The principal contentions urged by the contemnor for the reversal of the judgment in the instant case were made and fully answered in the recent case of People v. Berof, 367 Ill. 454, where the Supreme Court said at pp. 455-457:

“The order of commitment recites that on September 13, 1936, the defendant offered himself in open court as a surety for the later appearance of one Louis Swinberg, and then made certain representations as to his financial standing and other pertinent facts; that, in open court, on examination by the court, he represented himself to be worth more than $1,000 over and above all his liabilities; further, that he was in the fruit and vegetable business and that he knew that the defendant Swinburg had no criminal record.
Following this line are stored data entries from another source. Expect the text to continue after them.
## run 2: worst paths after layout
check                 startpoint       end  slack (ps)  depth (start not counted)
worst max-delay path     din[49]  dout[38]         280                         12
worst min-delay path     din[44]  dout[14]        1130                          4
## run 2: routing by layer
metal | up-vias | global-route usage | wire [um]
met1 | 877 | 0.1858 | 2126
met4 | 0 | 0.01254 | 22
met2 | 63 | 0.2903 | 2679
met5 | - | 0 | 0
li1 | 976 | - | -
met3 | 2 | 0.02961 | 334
===== src/sv/iir_lowpass_decimate_by_two_assert.svh =====
// ----------------------------------------------------------------------------
// iir_lowpass_decimate_by_two_assert.svh
// Assertion macros shared by the decimating low-pass filter.
// ----------------------------------------------------------------------------
`ifndef IIR_LOWPASS_DECIMATE_BY_TWO_ASSERT_SVH
`define IIR_LOWPASS_DECIMATE_BY_TWO_ASSERT_SVH

// same-cycle implication, checked outside reset
`define IIRLD2_ASSERT_NOW(label, pre, post, msg) \
   label: assert property (@(posedge clock) disable iff (reset) (pre) |-> (post)) \
      else $error(msg);

// next-cycle implication, checked outside reset
`define IIRLD2_ASSERT_NEXT(label, pre, post, msg) \
   label: assert property (@(posedge clock) disable iff (reset) (pre) |=> (post)) \
      else $error(msg);

`endif


===== src/sv/iirld2_pkg.sv =====
// ----------------------------------------------------------------------------
// iirld2_pkg
// Shared constants, coefficient tables and types of the decimating filter.
// ----------------------------------------------------------------------------
package iirld2_pkg;

   // default widths
   localparam int SAMPLE_BITS_DEF     = 24;
   localparam int GUARD_FRAC_BITS_DEF = 16;
   localparam int COEF_FRAC_BITS_DEF  = 30;

   // filter order (feedback taps, cells in the chain)
   localparam int TAPS = 8;

   // coefficients as stored, Q6.30; feed-forward is symmetric (a8..a5 = a0..a3)
   localparam int TABLE_FRAC = 30;
   localparam longint FF_Q30 [0:4] = '{
      64'sd372685, 64'sd2981480, 64'sd10435180, 64'sd20870361, 64'sd26087951
   };
   localparam longint FB_Q30 [0:TAPS-1] = '{
      -64'sd4150629895, 64'sd8871755212, -64'sd12556236526, 64'sd12643966803,
      -64'sd9174273629, 64'sd4677113403, -64'sd1540078000, 64'sd255701413
   };

   // per-cell control
   typedef struct packed {
      logic advance;  // an item moves through the chain this cycle
      logic clear;    // the item starts a block: neighbor sums count as zero
   } cell_ctrl_type;

   // rescale a Q6.30 value to cf fraction bits, rounding half up when narrowing
   function automatic longint scale_coef(longint q, int cf);
      longint half;
      half = 64'sd0;
      if (cf >= TABLE_FRAC) begin
         return q <<< (cf - TABLE_FRAC);
      end
      half = 64'sd1 <<< (TABLE_FRAC - cf - 1);
      return (q + half) >>> (TABLE_FRAC - cf);
   endfunction

   // feed-forward coefficient a_k, k = 0..TAPS
   function automatic longint ff_coef(int k, int cf);
      int fi;
      fi = (k <= 4) ? k : TAPS - k;
      return scale_coef(FF_Q30[fi], cf);
   endfunction

   // negated feedback coefficient -b_k, k = 1..TAPS (negated after rounding)
   function automatic longint fb_coef_neg(int k, int cf);
      return -scale_coef(FB_Q30[k-1], cf);
   endfunction

endpackage
`src/design/assert_macros.svh`:
```
// Assertion macros shared by the quaternion unit RTL.
`ifndef ASSERT_MACROS_SVH
`define ASSERT_MACROS_SVH

// Clocked check, ignored while reset is held.
`define ASSERT_CLK(label, prop, msg) \
  label: assert property (@(posedge clk) disable iff (rst) prop) else $error(msg);

// Clocked check that also runs during reset.
`define ASSERT_ALWAYS(label, prop, msg) \
  label: assert property (@(posedge clk) prop) else $error(msg);

`endif

```
`src/design/qau_pkg.sv`:
```
// Package: payload types, operation and status codes for the quaternion unit.
package qau_pkg;

  localparam int CW  = 16;          // component width
  localparam int KW  = 3;           // operation code width
  localparam int STW = 2;           // status width
  localparam int SQW = 2 * CW + 1;  // sum of squares width
  localparam int RTW = CW + 1;      // square root width

  localparam logic [KW-1:0] KIND_MUL   = 3'd0;
  localparam logic [KW-1:0] KIND_ADD   = 3'd1;
  localparam logic [KW-1:0] KIND_SCALE = 3'd2;
  localparam logic [KW-1:0] KIND_CONJ  = 3'd3;
  localparam logic [KW-1:0] KIND_NORM  = 3'd4;
  localparam logic [KW-1:0] KIND_INV   = 3'd5;
  localparam logic [KW-1:0] KIND_UNIT  = 3'd6;

  localparam logic [STW-1:0] STAT_OK   = 2'd0;
  localparam logic [STW-1:0] STAT_SAT  = 2'd1;
  localparam logic [STW-1:0] STAT_ZERO = 2'd2;

  typedef logic signed [CW-1:0] comp_t;
  typedef logic [3:0][CW-1:0] quat_t;  // index 0 x, 1 y, 2 z, 3 w

  typedef struct packed {
    logic [KW-1:0] kind;
    comp_t         a_x;
    comp_t         a_y;
    comp_t         a_z;
    comp_t         a_w;
    comp_t         b_x;
    comp_t         b_y;
    comp_t         b_z;
    comp_t         b_w;
    comp_t         factor;
  } qau_in_t;

  typedef struct packed {
    comp_t          res_x;
    comp_t          res_y;
    comp_t          res_z;
    comp_t          res_w;
    logic [CW-1:0]  magnitude;
    logic [STW-1:0] status;
  } qau_out_t;

  // Front end result: direct ops finished, sum of squares ready
  typedef struct packed {
    logic [KW-1:0]  kind;
    quat_t          a;
    quat_t          rq;
    logic           sat;
    logic [SQW-1:0] ssq;
  } front_t;

  // Square root pipeline word
  typedef struct packed {
    front_t         fr;
    logic [SQW-1:0] rem;
    logic [RTW-1:0] root;
  } sqrt_t;

  // Divider pipeline word, four lanes
  typedef struct packed {
    logic [KW-1:0]        kind;
    quat_t                rq;
    logic                 sat;
    logic [RTW-1:0]       root;
    logic                 zero;
    logic [SQW-1:0]       den;
    logic [3:0][SQW-1:0]  rem;
    logic [3:0][CW-1:0]   nlo;
    logic [3:0][CW-1:0]   quo;
    logic [3:0]           ovf;
    logic [3:0]           neg;
  } div_t;

endpackage

```
`src/design/qau_div_step.sv`:
```
// One quotient bit of the four-lane pipelined restoring divider.
`include "assert_macros.svh"

module qau_div_step
  import qau_pkg::*;
#(
  parameter int BIT = 0
) (
  input  logic clk,
  input  logic rst,
  input  logic adv,
  input  logic in_valid,
  input  div_t in_d,
  output logic out_valid,
  output div_t out_d
);

  logic [SQW:0] r2 [4];
  logic [SQW:0] dext;
  div_t         d_next;

  // Shift in the next numerator bit, subtract when it fits
  always_comb begin
    d_next = in_d;
    dext   = {1'b0, in_d.den};
    for (int i = 0; i < 4; i++) begin
      r2[i] = {in_d.rem[i], in_d.nlo[i][BIT]};
      if (r2[i] >= dext) begin
        d_next.rem[i]      = SQW'(r2[i] - dext);
        d_next.quo[i][BIT] = 1'b1;
      end else begin
        d_next.rem[i] = SQW'(r2[i]);
      end
    end
  end

  always_ff @(posedge clk) begin
    if (rst) begin
      out_valid <= 1'b0;
    end else if (adv) begin
      out_valid <= in_valid;
    end
  end

  always_ff @(posedge clk) begin
    if (adv) begin
      out_d <= d_next;
    end
  end

  `ASSERT_CLK(a_div_rem_below_den, out_valid && !out_d.zero |-> (out_d.ovf[0] || out_d.rem[0] < out_d.den) && (out_d.ovf[1] || out_d.rem[1] < out_d.den) && (out_d.ovf[2] || out_d.rem[2] < out_d.den) && (out_d.ovf[3] || out_d.rem[3] < out_d.den), "divider remainder reached the divisor")

endmodule

```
The order further recites that the defendant thereafter admitted, in open court, that all of these representations and statements of fact were false. The court summarily, and without notice or citation, adjudged bim guilty of a direct contempt and imposed the sentence above referred to.

“The defendant seeks, and claims to have found, some uncertainty in the law of contempt where none, in fact, exists. He relies upon the ancient and long accepted statement by Blackstone, as follows: ‘If the contempt be committed in the face of the court, the offender may be instantly apprehended and imprisoned, at the discretion of the judges, without any further proof or examination. But in matters that arise at a distance, and of which the court cannot have so perfect a knowledge, unless by the confession of the party or the testimony of others, if the judges upon affidavit see sufficient ground to suspect that a contempt has been committed, they either make a rule on the suspected party to show cause why an attachment should not issue against him, or, in very flagrant instances of contempt, the attachment issues in the first instance, as it also does if no sufficient cause is shown to discharge; and thereupon the court confirms and makes absolute the original rule.’ (4 Blackstone’s Com. 286.) This, rule has been approved by the Supreme Court of the United States in Ex parte Terry, 128 U. S. 289, Ex parte Savin, 131 U. S. 267, Cooke v. United States, 267 U. S. 518, and many other cases. In our own court, (People v. Sherwin, 353 Ill. 525,) we have said: ‘It has long been established by the decisions of this and of other courts that a criminal contempt which is direct in its nature — i. e., which takes place in the very presence of the judge, making all of the elements of the offense matters within his own personal observation and knowledge, or which occurred out of his presence, if admitted by the contemnor in open court — may be punished summarily by the court without any formality of pleading, notice or answer.’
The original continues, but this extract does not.